WHAT YOU HAVE TO DO:
Only lines with the string "endpoints" are wanted. Pull them out of the data.

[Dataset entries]
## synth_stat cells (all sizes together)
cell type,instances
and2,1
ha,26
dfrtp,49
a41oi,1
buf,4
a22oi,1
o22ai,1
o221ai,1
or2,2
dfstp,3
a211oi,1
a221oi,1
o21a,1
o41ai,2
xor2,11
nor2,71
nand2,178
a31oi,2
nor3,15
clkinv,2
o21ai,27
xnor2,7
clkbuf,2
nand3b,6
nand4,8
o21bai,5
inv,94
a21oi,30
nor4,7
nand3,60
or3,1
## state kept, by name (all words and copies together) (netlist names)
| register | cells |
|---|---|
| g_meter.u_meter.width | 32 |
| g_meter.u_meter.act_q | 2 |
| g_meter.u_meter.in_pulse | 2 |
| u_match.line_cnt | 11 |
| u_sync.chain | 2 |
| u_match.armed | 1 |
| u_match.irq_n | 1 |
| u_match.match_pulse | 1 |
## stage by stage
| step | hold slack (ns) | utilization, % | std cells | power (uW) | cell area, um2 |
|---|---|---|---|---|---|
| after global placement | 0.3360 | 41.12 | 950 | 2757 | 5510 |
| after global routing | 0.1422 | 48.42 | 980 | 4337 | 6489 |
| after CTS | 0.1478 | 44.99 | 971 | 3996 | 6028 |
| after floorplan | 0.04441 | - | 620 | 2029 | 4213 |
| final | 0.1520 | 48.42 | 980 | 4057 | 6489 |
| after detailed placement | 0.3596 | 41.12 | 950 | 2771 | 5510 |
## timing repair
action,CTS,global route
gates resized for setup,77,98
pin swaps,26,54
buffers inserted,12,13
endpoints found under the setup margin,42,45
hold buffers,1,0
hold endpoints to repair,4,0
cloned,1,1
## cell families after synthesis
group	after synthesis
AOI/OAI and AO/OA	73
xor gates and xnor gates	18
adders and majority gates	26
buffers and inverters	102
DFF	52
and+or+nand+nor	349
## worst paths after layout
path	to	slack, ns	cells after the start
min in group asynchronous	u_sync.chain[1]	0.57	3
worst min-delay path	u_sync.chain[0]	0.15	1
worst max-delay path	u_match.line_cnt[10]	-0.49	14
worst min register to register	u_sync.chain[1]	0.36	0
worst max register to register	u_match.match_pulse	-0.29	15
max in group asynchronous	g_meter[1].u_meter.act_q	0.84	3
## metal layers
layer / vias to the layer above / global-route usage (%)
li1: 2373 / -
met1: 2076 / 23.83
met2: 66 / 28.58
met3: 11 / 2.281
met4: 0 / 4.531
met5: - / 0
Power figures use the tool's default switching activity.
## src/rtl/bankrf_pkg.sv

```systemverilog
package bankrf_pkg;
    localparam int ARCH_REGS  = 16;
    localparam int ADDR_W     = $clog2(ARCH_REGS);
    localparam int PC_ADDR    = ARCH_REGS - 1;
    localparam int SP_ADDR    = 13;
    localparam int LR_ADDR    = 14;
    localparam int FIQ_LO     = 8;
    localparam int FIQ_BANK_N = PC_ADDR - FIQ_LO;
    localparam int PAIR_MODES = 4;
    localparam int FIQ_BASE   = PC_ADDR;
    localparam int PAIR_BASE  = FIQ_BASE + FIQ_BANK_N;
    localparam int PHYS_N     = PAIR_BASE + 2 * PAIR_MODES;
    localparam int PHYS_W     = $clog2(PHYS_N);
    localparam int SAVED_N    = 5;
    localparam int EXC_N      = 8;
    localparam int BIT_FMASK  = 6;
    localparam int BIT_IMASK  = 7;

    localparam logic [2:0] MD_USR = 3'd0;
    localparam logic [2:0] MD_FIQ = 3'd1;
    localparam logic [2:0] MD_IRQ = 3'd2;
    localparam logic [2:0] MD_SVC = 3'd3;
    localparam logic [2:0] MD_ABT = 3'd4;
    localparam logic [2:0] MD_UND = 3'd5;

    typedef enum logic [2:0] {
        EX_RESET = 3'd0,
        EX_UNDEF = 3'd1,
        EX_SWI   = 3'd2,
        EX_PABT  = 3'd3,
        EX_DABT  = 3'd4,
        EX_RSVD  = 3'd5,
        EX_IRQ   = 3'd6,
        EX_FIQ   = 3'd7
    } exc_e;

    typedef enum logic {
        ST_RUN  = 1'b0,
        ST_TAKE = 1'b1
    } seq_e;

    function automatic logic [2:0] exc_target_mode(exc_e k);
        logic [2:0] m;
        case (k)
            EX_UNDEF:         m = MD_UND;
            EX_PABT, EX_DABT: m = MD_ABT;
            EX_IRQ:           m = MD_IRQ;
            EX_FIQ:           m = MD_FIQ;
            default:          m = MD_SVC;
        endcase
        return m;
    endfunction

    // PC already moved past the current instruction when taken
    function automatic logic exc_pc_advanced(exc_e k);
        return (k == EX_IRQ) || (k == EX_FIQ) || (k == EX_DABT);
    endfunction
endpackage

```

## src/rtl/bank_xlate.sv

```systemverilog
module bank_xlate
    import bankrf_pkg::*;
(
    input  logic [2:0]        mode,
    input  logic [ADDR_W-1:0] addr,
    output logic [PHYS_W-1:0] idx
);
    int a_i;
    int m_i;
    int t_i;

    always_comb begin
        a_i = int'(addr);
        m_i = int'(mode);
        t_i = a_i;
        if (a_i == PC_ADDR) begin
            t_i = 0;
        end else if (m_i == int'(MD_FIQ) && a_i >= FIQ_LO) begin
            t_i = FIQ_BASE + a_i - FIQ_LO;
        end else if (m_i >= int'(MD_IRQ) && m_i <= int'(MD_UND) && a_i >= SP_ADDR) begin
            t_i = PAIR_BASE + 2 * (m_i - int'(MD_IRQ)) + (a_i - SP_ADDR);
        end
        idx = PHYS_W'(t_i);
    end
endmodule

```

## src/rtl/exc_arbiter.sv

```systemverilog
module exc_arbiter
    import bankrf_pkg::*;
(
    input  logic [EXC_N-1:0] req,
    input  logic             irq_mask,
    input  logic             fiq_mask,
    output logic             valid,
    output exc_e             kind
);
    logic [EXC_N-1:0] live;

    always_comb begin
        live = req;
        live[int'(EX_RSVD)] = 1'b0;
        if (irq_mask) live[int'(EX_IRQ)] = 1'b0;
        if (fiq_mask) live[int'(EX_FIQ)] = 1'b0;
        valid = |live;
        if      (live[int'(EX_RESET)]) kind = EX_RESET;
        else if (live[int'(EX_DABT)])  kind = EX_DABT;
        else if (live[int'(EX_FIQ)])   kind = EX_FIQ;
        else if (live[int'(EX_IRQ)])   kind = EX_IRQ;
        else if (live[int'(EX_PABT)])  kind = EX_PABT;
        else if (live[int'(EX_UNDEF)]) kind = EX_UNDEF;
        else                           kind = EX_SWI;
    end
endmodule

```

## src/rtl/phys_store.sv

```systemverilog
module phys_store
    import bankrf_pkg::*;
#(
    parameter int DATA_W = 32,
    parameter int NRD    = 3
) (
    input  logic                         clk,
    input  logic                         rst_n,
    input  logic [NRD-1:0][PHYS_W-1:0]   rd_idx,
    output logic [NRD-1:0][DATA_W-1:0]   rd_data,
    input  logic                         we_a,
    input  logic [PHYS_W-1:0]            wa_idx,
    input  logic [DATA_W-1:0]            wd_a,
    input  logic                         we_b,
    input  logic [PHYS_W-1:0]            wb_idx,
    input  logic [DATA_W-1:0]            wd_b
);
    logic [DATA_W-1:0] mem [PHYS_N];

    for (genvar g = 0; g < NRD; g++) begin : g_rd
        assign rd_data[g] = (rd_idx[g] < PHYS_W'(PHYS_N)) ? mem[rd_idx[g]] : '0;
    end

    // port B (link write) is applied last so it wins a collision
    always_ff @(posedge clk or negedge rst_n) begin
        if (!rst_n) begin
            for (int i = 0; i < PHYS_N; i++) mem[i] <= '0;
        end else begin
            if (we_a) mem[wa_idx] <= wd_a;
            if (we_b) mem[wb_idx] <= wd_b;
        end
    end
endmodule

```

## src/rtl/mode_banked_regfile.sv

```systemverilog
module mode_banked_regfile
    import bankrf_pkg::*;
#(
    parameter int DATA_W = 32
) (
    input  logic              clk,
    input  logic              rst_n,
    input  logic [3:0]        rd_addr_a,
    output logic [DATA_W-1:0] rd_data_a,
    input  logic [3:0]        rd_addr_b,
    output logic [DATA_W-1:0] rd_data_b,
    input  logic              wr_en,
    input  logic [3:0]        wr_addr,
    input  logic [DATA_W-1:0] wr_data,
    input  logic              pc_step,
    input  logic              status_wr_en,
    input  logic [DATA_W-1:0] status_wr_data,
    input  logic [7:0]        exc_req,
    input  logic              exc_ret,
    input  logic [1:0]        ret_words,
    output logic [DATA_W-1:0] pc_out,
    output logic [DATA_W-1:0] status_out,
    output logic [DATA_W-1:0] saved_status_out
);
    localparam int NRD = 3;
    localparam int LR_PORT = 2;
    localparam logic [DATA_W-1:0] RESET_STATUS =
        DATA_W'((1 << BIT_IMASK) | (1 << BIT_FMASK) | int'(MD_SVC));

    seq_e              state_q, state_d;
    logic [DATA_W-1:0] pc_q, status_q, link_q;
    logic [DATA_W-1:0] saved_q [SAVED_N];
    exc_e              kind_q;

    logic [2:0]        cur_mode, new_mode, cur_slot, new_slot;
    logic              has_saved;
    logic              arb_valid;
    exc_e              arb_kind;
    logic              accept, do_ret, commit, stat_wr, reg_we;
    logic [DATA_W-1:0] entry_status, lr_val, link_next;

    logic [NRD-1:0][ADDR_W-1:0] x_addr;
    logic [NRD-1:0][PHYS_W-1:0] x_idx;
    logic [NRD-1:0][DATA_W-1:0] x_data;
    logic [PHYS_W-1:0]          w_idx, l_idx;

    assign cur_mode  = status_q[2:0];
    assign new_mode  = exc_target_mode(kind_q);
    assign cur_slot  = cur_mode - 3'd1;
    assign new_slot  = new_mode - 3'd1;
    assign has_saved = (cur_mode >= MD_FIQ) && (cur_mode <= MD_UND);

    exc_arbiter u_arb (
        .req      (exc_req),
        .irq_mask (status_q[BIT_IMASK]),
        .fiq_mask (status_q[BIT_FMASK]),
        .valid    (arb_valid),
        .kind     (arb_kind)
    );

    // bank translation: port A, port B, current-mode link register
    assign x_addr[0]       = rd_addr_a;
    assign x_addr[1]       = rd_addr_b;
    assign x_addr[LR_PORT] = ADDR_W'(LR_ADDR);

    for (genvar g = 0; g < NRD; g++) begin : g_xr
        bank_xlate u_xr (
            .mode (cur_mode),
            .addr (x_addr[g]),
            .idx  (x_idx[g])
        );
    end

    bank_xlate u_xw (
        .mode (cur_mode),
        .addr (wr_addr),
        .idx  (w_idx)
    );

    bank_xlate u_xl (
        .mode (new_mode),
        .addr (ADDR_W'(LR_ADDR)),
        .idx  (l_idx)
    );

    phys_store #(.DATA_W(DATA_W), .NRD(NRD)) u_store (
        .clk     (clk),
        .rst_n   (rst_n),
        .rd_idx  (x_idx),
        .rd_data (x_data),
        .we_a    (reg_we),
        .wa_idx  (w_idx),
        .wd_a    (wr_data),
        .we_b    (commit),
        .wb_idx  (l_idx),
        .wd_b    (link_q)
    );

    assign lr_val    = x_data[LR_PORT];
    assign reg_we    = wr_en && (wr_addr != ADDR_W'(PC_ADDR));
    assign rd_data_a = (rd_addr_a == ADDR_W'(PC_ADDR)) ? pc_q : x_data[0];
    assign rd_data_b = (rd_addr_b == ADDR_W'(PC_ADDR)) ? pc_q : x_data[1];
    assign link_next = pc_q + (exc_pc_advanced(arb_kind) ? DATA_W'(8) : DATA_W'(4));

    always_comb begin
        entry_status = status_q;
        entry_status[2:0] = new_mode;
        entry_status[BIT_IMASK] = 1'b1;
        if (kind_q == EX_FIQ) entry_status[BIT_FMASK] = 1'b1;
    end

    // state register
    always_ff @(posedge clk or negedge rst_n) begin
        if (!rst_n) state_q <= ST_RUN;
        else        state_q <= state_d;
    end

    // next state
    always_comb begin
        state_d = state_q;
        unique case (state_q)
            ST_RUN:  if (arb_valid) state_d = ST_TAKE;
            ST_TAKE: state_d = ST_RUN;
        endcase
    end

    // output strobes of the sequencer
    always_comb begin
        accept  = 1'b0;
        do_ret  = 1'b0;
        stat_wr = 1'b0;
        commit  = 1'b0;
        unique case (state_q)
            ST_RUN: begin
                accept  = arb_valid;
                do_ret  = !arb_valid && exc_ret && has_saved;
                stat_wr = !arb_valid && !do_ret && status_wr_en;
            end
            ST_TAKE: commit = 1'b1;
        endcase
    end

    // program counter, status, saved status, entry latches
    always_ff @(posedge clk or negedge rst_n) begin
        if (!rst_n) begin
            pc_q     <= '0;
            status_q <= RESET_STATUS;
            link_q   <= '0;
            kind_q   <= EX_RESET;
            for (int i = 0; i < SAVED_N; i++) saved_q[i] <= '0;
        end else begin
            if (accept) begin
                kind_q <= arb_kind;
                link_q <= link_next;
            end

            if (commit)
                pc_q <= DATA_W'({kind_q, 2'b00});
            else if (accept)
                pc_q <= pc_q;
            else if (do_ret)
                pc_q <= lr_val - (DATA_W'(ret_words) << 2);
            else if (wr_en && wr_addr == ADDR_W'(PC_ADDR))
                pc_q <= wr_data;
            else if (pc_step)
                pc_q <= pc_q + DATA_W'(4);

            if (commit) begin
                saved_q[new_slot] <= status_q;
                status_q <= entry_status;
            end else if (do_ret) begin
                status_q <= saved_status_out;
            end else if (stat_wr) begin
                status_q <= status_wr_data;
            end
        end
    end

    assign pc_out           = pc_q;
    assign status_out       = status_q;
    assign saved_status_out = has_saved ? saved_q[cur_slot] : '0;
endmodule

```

RESULT BELOW:
endpoints found under the setup margin,42,45
hold endpoints to repair,4,0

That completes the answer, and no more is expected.